Bgm. Siegfried Nagl, Ungarischer Konsul Rudi Roth und Rektor Martin Polaschek (v.l.). Foto: beigestellt

Fall des Eisernen Vorhangs

Donnerstag, 10. Oktober 2019

Internationale Konferenz in Graz

Vor 30 Jahren im Spätherbst 1989, knapp 180 Kilometer von Graz entfernt: Der damalige österreichische Außenminister Alois Mock und der ungarische Präsident Gyula Horn durchtrennten in der Nähe der ungarischen Stadt Sopron in einem symbolischen Akt den Grenzzaun, der Europa jahrzehntelang in zwei politische Hemisphären gespalten hatte.

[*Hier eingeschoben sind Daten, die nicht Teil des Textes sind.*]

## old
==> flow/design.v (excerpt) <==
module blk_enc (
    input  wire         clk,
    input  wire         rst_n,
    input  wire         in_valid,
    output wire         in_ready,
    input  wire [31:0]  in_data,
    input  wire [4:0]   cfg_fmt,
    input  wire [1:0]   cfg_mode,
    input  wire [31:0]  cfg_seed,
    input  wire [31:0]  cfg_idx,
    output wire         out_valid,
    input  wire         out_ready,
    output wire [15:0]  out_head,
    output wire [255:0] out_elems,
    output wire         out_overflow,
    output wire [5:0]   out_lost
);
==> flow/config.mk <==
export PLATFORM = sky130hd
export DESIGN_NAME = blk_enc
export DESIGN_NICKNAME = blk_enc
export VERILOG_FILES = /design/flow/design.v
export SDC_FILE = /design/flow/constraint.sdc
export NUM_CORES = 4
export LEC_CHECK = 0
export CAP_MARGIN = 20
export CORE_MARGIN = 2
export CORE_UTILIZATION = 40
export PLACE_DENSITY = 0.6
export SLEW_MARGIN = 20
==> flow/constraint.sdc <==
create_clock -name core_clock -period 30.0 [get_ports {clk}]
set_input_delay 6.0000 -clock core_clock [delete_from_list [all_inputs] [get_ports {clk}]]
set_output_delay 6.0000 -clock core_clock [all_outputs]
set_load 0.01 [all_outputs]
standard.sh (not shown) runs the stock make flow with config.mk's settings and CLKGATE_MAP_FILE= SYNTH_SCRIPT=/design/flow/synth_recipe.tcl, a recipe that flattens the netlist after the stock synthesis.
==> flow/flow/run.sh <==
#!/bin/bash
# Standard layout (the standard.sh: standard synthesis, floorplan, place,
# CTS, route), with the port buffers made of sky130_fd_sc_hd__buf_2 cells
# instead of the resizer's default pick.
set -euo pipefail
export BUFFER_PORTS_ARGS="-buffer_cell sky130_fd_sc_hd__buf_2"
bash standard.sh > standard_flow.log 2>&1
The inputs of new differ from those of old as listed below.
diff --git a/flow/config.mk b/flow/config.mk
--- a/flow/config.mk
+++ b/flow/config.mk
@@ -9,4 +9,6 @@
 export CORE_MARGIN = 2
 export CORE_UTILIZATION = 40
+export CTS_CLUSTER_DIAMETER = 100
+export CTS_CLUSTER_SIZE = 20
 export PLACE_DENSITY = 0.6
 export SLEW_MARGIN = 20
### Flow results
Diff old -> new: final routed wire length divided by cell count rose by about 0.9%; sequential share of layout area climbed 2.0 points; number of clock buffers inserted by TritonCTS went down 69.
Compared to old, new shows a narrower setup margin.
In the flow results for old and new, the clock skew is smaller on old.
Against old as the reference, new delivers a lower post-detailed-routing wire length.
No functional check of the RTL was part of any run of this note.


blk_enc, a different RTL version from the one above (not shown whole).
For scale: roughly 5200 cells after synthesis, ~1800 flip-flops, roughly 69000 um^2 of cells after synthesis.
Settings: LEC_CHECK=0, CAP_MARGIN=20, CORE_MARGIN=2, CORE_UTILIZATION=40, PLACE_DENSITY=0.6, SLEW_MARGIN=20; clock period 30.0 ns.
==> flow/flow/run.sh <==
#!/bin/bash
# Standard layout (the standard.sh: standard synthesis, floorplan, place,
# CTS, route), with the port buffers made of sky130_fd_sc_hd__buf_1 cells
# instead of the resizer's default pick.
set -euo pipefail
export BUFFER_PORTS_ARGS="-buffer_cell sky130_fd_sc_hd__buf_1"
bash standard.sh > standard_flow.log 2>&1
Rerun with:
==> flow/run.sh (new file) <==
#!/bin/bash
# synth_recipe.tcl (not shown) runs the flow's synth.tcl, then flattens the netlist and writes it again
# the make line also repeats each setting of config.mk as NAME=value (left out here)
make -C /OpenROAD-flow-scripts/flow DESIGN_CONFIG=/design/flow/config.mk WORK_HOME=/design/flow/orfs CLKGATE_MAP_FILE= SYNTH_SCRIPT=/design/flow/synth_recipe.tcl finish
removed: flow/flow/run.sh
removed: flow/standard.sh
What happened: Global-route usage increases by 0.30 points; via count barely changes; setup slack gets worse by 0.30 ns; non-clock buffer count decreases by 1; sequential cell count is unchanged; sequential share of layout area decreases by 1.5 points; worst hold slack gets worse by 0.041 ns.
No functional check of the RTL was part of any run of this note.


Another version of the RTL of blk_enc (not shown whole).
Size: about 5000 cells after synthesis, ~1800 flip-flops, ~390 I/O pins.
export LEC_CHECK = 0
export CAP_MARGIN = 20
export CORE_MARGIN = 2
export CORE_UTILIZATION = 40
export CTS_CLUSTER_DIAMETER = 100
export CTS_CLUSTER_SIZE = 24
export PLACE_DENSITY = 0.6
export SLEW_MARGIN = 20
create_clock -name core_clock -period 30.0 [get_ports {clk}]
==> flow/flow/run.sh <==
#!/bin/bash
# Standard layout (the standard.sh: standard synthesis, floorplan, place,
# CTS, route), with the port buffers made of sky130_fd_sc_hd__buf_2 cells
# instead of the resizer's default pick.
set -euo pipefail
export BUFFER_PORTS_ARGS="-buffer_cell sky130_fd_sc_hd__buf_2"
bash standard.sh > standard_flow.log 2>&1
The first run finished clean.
Context: an optimization exercise on an open-source flow, tuned for small area. The choices shown serve that exercise and are no tape-out recipe. Function was checked by simulation only, so behaviour that the tests miss may differ from the original. Power and IR drop assume default switching activity.

--- flow/config.mk ---
export PLATFORM = sky130hd
export DESIGN_NAME = pwm3
export DESIGN_NICKNAME = pwm3
export VERILOG_FILES = /design/flow/design.v
export SDC_FILE = /design/flow/constraint.sdc
export NUM_CORES = 4
export LEC_CHECK = 0
export ABC_AREA = 1
export CAP_MARGIN = 20
export CORE_MARGIN = 2
export CORE_UTILIZATION = 60
export CTS_BUF_LIST = sky130_fd_sc_hd__clkbuf_8
export CTS_CLUSTER_DIAMETER = 60
export CTS_CLUSTER_SIZE = 14
export PLACE_DENSITY = 0.7
export SLEW_MARGIN = 20
--- flow/constraint.sdc ---
create_clock -name core_clock -period 50.0 [get_ports {clk}]
set_input_delay 10.0000 -clock core_clock [delete_from_list [all_inputs] [get_ports {clk}]]
set_output_delay 10.0000 -clock core_clock [all_outputs]
set_load 0.01 [all_outputs]
--- flow/design.v ---
module pwm_dither (
    input  wire        clk,
    input  wire        run,
    input  wire [14:0] half,       
    input  wire [3:0]  dither,     
    input  wire [3:0]  port_id,
    input  wire [15:0] count,      
    input  wire [3:0]  cm1,        
    input  wire        down,       
    input  wire        ext,        
    input  wire        win,        
    output reg         first,      
    output wire        hbit        
);
    reg  [15:0] lfsr;
    reg  [12:0] nrange;            
    reg  [13:0] r;                 
    reg         ca, cb;            
    wire [3:0]  idx = ~(down ? cm1 : count[3:0]);
    wire [15:0] h16 = {1'b0, half};
    wire [15:0] nr16 = {3'b111, nrange};
    wire        hb  = h16[idx];
    wire        nrb = nr16[idx];
    wire        lb  = lfsr[15];       
    wire        lo  = (count[15:4] == 12'd0);
    wire        hi  = (count[15:4] == 12'd1);
    wire [7:0]  t     = {r[6:0], 1'b0} + (hb ? {4'd0, dither} : 8'd0);
    wire        ge200 = (t >= 8'd200);
    wire        ge100 = (t >= 8'd100);
    wire [7:0]  t_red = ge200 ? t - 8'd200 : (ge100 ? t - 8'd100 : t);
    wire [11:0] nr_dec = nrange[11:0] - {11'd0, ge200};
    wire [14:0] t2 = {r, lb};
    wire [14:0] sb = {1'b1, nrange, 1'b0};
    wire [15:0] bw;
    wire [14:0] df;
    assign bw[0] = 1'b1;
    genvar i;
    generate
        for (i = 0; i < 15; i = i + 1) begin : g_sub
            assign df[i]   = t2[i] ^ sb[i] ^ bw[i];
            assign bw[i+1] = (t2[i] & sb[i]) | (bw[i] & (t2[i] ^ sb[i]));
        end
    endgenerate
    wire [13:0] r_stp = bw[15] ? df[13:0] : t2[13:0];
    wire        r_en  = first ? hi : lo;
    wire        s1  = hb ^ r[0] ^ ca;
    wire        ca1 = (hb & r[0]) | (ca & (hb ^ r[0]));
    assign      hbit = s1 ^ nrb ^ cb;
    wire        cb1 = (s1 & nrb) | (cb & (s1 ^ nrb));
    always @(posedge clk) begin
        if (!run)
            r <= 14'd0;
        else if (down ? win : (r_en || (first && lo)))
            r <= down ? {1'b0, r[13:1]} :
                 (r_en ? r_stp : {7'd0, t_red[6:0] & {7{count[3:0] != 4'd15}}});
        if (ext) begin
            ca <= 1'b0;
            cb <= 1'b1;
        end else if (win) begin
            ca <= ca1;
            cb <= cb1;
        end
        if (!run) begin
            lfsr  <= 16'hACE1 ^ {12'd0, port_id};
            nrange <= 13'h1FFF;
            first <= 1'b1;
        end else begin
            if (r_en && !down)
                lfsr <= (count[3:0] == 4'd15) ?
                        {lfsr[15] ^ lfsr[1] ^ lfsr[2] ^ lfsr[4], lfsr[14:0]} :
                        {lfsr[14:0], lfsr[15]};
            if (first && lo) begin
                nrange <= {nr_dec, !(ge100 && !ge200)};
            end
            if (down)
                first <= 1'b0;
        end
    end
endmodule
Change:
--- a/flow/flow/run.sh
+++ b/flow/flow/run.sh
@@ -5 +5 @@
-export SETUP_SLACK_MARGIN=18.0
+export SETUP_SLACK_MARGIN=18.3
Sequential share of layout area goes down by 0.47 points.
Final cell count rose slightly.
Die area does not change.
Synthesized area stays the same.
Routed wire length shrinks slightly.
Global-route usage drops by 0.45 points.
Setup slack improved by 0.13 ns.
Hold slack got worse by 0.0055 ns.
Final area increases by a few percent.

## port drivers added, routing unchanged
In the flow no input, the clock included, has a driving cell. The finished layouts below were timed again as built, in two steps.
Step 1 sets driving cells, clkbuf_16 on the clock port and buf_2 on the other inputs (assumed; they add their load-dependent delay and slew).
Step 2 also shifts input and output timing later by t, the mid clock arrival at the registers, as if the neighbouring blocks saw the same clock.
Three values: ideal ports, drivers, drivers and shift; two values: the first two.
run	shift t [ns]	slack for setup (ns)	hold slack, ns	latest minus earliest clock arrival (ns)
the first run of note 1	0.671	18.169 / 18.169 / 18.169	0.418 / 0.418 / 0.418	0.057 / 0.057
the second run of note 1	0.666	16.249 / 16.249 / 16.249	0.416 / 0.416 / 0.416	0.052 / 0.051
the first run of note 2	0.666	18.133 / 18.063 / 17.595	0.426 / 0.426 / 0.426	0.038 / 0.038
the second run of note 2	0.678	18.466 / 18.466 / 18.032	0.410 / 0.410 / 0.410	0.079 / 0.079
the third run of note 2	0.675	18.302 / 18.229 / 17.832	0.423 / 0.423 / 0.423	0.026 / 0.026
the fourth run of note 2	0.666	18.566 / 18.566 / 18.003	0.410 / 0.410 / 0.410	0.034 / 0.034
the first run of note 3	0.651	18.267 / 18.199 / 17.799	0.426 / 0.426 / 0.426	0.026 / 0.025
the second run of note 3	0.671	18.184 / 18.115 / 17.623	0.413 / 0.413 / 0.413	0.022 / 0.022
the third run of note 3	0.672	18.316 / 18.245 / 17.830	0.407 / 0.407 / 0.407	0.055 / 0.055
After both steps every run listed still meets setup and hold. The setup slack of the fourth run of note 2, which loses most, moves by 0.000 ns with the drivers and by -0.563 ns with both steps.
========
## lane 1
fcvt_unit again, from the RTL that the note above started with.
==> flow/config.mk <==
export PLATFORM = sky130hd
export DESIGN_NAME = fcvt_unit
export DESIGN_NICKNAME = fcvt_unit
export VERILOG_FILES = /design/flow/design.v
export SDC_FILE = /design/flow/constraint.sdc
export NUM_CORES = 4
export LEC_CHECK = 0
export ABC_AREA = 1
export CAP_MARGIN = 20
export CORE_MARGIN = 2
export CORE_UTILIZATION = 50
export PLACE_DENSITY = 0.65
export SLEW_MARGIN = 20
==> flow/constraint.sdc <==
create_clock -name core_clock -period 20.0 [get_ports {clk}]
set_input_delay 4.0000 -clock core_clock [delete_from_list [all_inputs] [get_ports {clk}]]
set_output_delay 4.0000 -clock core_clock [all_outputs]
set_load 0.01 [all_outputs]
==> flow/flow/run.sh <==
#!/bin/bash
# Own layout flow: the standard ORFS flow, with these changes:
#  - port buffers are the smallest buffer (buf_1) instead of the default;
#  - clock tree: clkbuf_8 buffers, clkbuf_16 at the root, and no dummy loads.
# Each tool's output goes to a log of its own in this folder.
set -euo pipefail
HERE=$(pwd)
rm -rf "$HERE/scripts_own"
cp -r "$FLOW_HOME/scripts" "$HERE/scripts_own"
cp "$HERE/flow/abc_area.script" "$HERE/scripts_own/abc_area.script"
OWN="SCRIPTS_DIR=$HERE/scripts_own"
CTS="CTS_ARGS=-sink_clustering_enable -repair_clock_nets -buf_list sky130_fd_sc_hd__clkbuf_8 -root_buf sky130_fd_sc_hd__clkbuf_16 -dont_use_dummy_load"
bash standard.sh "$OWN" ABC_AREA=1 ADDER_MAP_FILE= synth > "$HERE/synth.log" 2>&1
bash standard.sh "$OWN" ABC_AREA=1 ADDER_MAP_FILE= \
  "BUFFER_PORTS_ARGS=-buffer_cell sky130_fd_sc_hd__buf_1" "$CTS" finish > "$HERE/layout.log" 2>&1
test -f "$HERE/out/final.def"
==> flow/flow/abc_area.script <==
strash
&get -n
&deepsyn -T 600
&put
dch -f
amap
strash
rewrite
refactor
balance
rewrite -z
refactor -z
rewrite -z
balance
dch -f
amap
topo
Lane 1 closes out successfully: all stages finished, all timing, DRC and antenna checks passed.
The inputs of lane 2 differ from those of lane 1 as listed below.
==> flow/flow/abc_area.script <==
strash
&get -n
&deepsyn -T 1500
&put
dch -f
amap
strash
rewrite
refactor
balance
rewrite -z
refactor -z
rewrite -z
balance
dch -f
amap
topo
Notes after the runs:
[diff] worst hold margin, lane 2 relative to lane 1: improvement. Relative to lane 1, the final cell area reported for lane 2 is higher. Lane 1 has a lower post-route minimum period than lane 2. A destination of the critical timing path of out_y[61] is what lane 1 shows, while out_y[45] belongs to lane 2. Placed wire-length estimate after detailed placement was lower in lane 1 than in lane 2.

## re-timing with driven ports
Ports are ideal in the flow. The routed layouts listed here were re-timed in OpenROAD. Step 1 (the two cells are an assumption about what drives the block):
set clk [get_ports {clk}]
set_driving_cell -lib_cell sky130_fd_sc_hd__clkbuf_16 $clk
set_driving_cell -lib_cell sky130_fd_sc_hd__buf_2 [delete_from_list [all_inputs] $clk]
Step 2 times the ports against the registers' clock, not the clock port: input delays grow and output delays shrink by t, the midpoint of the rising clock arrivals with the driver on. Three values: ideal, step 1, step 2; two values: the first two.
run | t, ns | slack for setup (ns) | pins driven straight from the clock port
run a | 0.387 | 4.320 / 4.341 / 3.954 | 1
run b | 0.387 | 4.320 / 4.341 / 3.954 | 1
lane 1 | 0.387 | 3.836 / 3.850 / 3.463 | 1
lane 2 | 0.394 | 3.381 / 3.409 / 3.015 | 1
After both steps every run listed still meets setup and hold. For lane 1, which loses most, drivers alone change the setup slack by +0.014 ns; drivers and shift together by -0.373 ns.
Context: an optimization exercise on an open-source flow, tuned for small area and a short achievable clock period. The choices shown serve that exercise and are no tape-out recipe. Function was checked by simulation only, so behaviour that the tests miss may differ from the original.

==> flow/design.v <==
module squall_q0 #(
    parameter DEPTH = 32,
    parameter AW    = 5
) (
    input  wire        clk,
    input  wire        rst,           
    input  wire        ev_valid,
    input  wire [63:0] ev_time,
    input  wire [15:0] ev_code,
    input  wire [7:0]  ev_src,
    input  wire [7:0]  ev_count,
    input  wire [31:0] ev_arg,
    input  wire        fr_ready,
    output reg         fr_valid,
    output wire [63:0] fr_time,
    output wire [15:0] fr_code,
    output wire [7:0]  fr_src,
    output reg  [7:0]  fr_count,
    output wire [31:0] fr_arg,
    output reg  [AW:0] level,
    input  wire        lost_clr,
    output reg  [31:0] lost
);
    reg [63:0] e_time  [0:DEPTH-1];
    reg [15:0] e_code  [0:DEPTH-1];
    reg [7:0]  e_src   [0:DEPTH-1];
    reg [7:0]  e_count [0:DEPTH-1];
    reg [31:0] e_arg   [0:DEPTH-1];
    reg [63:0]      pw_time;
    reg [15:0]      pw_code;
    reg [7:0]       pw_src;
    reg [7:0]       pw_count;
    reg [31:0]      pw_arg;
    reg [DEPTH-1:0] pw_oh;
    reg [AW-1:0] head;
    reg [AW-1:0] tail;
    reg          full;
    reg          one;             
    wire pop       = fr_valid && fr_ready;
    wire space     = !full || fr_ready;
    wire do_lose   = ev_valid && full && !fr_ready;
    wire do_append = ev_valid && space;
    wire [7:0] in_count = (ev_count == 8'd0) ? 8'd1 : ev_count;
    wire [1:0] in_sev   = ev_code[11:10];
    reg [1:0]       sev [0:DEPTH-1];
    reg [DEPTH-1:0] has_sev3, has_sev2, has_sev1;
    reg [1:0]       low_sev;
    reg [DEPTH-1:0] slot_low;
    reg [DEPTH-1:0] at_head;         
    reg [DEPTH-1:0] below_tail;      
    reg [DEPTH-1:0] tail_oh;
    reg [DEPTH-1:0] head_oh;
    reg [DEPTH-1:0] next_oh;         
    reg [2*DEPTH-1:0] low_2x;
    reg [2*DEPTH-1:0] low_pre;       
    reg [2*DEPTH-1:0] repl_2x;
    reg [DEPTH-1:0] repl_oh;         
    integer i, s;
    always @* begin
        for (i = 0; i < DEPTH; i = i + 1) begin
            sev[i]        = pw_oh[i] ? pw_code[11:10] : e_code[i][11:10];
            has_sev3[i]   = (sev[i] == 2'd3);
            has_sev2[i]   = (sev[i] == 2'd2);
            has_sev1[i]   = (sev[i] == 2'd1);
            at_head[i]    = (i >= head);
            below_tail[i] = (i < tail);
            tail_oh[i]    = (i == tail);
            head_oh[i]    = (i == head);
        end
        next_oh = {head_oh[DEPTH-2:0], head_oh[DEPTH-1]};
        low_sev = (|has_sev3) ? 2'd3 : (|has_sev2) ? 2'd2 : (|has_sev1) ? 2'd1 : 2'd0;
        for (i = 0; i < DEPTH; i = i + 1)
            slot_low[i] = (sev[i] == low_sev);
        low_2x = {slot_low, slot_low & at_head};
        low_pre = low_2x << 1;
        for (s = 1; s < 2*DEPTH; s = s * 2)
            low_pre = low_pre | (low_pre << s);
        repl_2x = low_2x & ~low_pre;
        repl_oh = repl_2x[2*DEPTH-1:DEPTH] | repl_2x[DEPTH-1:0];
    end
    wire              pw_match = (pw_code == ev_code) && (pw_src == ev_src);
    reg [DEPTH-1:0]   match;
    reg [2*DEPTH-1:0] match_2x;
    reg [2*DEPTH-1:0] match_suf;     
    reg [2*DEPTH-1:0] merge_2x;
    reg [DEPTH-1:0]   merge_oh;      
    always @* begin
        for (i = 0; i < DEPTH; i = i + 1)
            match[i] = pw_oh[i] ? pw_match : (e_code[i] == ev_code) && (e_src[i] == ev_src);
        match_2x = {pm_match & below_tail, pm_match & ~below_tail};
        match_suf = match_2x >> 1;
        for (s = 1; s < 2*DEPTH; s = s * 2)
            match_suf = match_suf | (match_suf >> s);
        merge_2x = match_2x & ~match_suf;
        merge_oh = merge_2x[2*DEPTH-1:DEPTH] | merge_2x[DEPTH-1:0];
    end
    reg [DEPTH-1:0] pm_match;        
    reg             pm_valid;
    wire merge_hit = |match;
    wire repl_ok   = do_lose && !merge_hit && (low_sev >= in_sev);
    wire do_merge  = do_lose && merge_hit;
    genvar g;
    generate
        for (g = 0; g < DEPTH; g = g + 1) begin : slot
            wire       inc  = pm_valid && merge_oh[g];
            always @(posedge clk) begin
                if (pw_oh[g]) begin
                    e_time[g] <= pw_time;
                    e_code[g] <= pw_code;
                    e_src[g]  <= pw_src;
                    e_arg[g]  <= pw_arg;
                end
                if (inc && e_count[g] != 8'hFF)
                    e_count[g] <= e_count[g] + 8'd1;
                else if (pw_oh[g])
                    e_count[g] <= pw_count;
            end
        end
    endgenerate
    always @(posedge clk) begin
        pw_time  <= ev_time;
        pw_code  <= ev_code;
        pw_src   <= ev_src;
        pw_count <= in_count;
        pw_arg   <= ev_arg;
        pm_match <= match;
        if (rst) begin
            pw_oh    <= {DEPTH{1'b0}};
            pm_valid <= 1'b0;
        end else begin
            pw_oh    <= ({DEPTH{do_append}} & tail_oh) | ({DEPTH{repl_ok}} & repl_oh);
            pm_valid <= do_merge;
        end
    end
    reg [63:0] nx_time;
    reg [15:0] nx_code;
    reg [7:0]  nx_src;
    reg [7:0]  nx_count;
    reg [31:0] nx_arg;
    always @* begin
        if (|(pw_oh & next_oh)) begin
            nx_time = pw_time; nx_code = pw_code; nx_src = pw_src; nx_count = pw_count; nx_arg = pw_arg;
        end else begin
            nx_time = 64'd0; nx_code = 16'd0; nx_src = 8'd0; nx_count = 8'd0; nx_arg = 32'd0;
            for (i = 0; i < DEPTH; i = i + 1) begin
                nx_time  = nx_time  | (e_time[i]  & {64{next_oh[i]}});
                nx_code  = nx_code  | (e_code[i]  & {16{next_oh[i]}});
                nx_src   = nx_src   | (e_src[i]   & {8{next_oh[i]}});
                nx_count = nx_count | (e_count[i] & {8{next_oh[i]}});
                nx_arg   = nx_arg   | (e_arg[i]   & {32{next_oh[i]}});
            end
            if (pm_valid && |(merge_oh & next_oh) && nx_count != 8'hFF)
                nx_count = nx_count + 8'd1;
        end
    end
    wire hd_from_ev  = (do_append && (!fr_valid || (one && fr_ready))) ||
                       (repl_ok && |(repl_oh & head_oh));
    wire hd_from_nx  = pop && !one;
    wire hd_inc      = do_lose && |(match & head_oh) && !(|(match & ~head_oh));
    reg [63:0] hd_time;
    reg [15:0] hd_code;
    reg [7:0]  hd_src;
    reg [31:0] hd_arg;
    reg        sel;
    assign fr_time = sel ? pw_time : hd_time;
    assign fr_code = sel ? pw_code : hd_code;
    assign fr_src  = sel ? pw_src  : hd_src;
    assign fr_arg  = sel ? pw_arg  : hd_arg;
    always @(posedge clk) begin
        sel <= hd_from_ev;
        if (hd_from_nx) begin
            hd_time <= nx_time;
            hd_code <= nx_code;
            hd_src  <= nx_src;
            hd_arg  <= nx_arg;
        end else if (sel) begin
            hd_time <= pw_time;
            hd_code <= pw_code;
            hd_src  <= pw_src;
            hd_arg  <= pw_arg;
        end
        if (hd_from_ev)
            fr_count <= in_count;
        else if (hd_from_nx)
            fr_count <= nx_count;
        else if (hd_inc && fr_count != 8'hFF)
            fr_count <= fr_count + 8'd1;
    end
    wire [AW:0] level_n = level + {{AW{1'b0}}, do_append} - {{AW{1'b0}}, pop};
    always @(posedge clk) begin
        if (rst) begin
            head     <= {AW{1'b0}};
            tail     <= {AW{1'b0}};
            full     <= 1'b0;
            one      <= 1'b0;
            fr_valid <= 1'b0;
            level    <= {(AW+1){1'b0}};
            lost     <= 32'd0;
        end else begin
            if (pop)
                head <= head + 1'b1;
            if (do_append)
                tail <= tail + 1'b1;
            level    <= level_n;
            full     <= level_n[AW];
            one      <= (level_n == 1);
            fr_valid <= (level_n != 0);
            if (lost_clr)
                lost <= {31'd0, do_lose};
            else if (do_lose && lost != 32'hFFFF_FFFF)
                lost <= lost + 32'd1;
        end
    end
endmodule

Anlässlich des Jahrestages des Falles des Eisernen Vorhangs lud das Ludwig-Boltzmann-Institut zu einer internationalen Konferenz nach Graz. Die Tagung unter dem Titel „1989: Abbau des Eisernen Vorhangs – Ende des Kommunismus?“ befasste sich zwei Tage lang mit Fragen rund um die Öffnung des Eisernen Vorhangs, die Folgen für die Steiermark und Graz, das Thema Kommunismusflüchtlinge sowie den Umgang mit dem kommunistischen Erbe.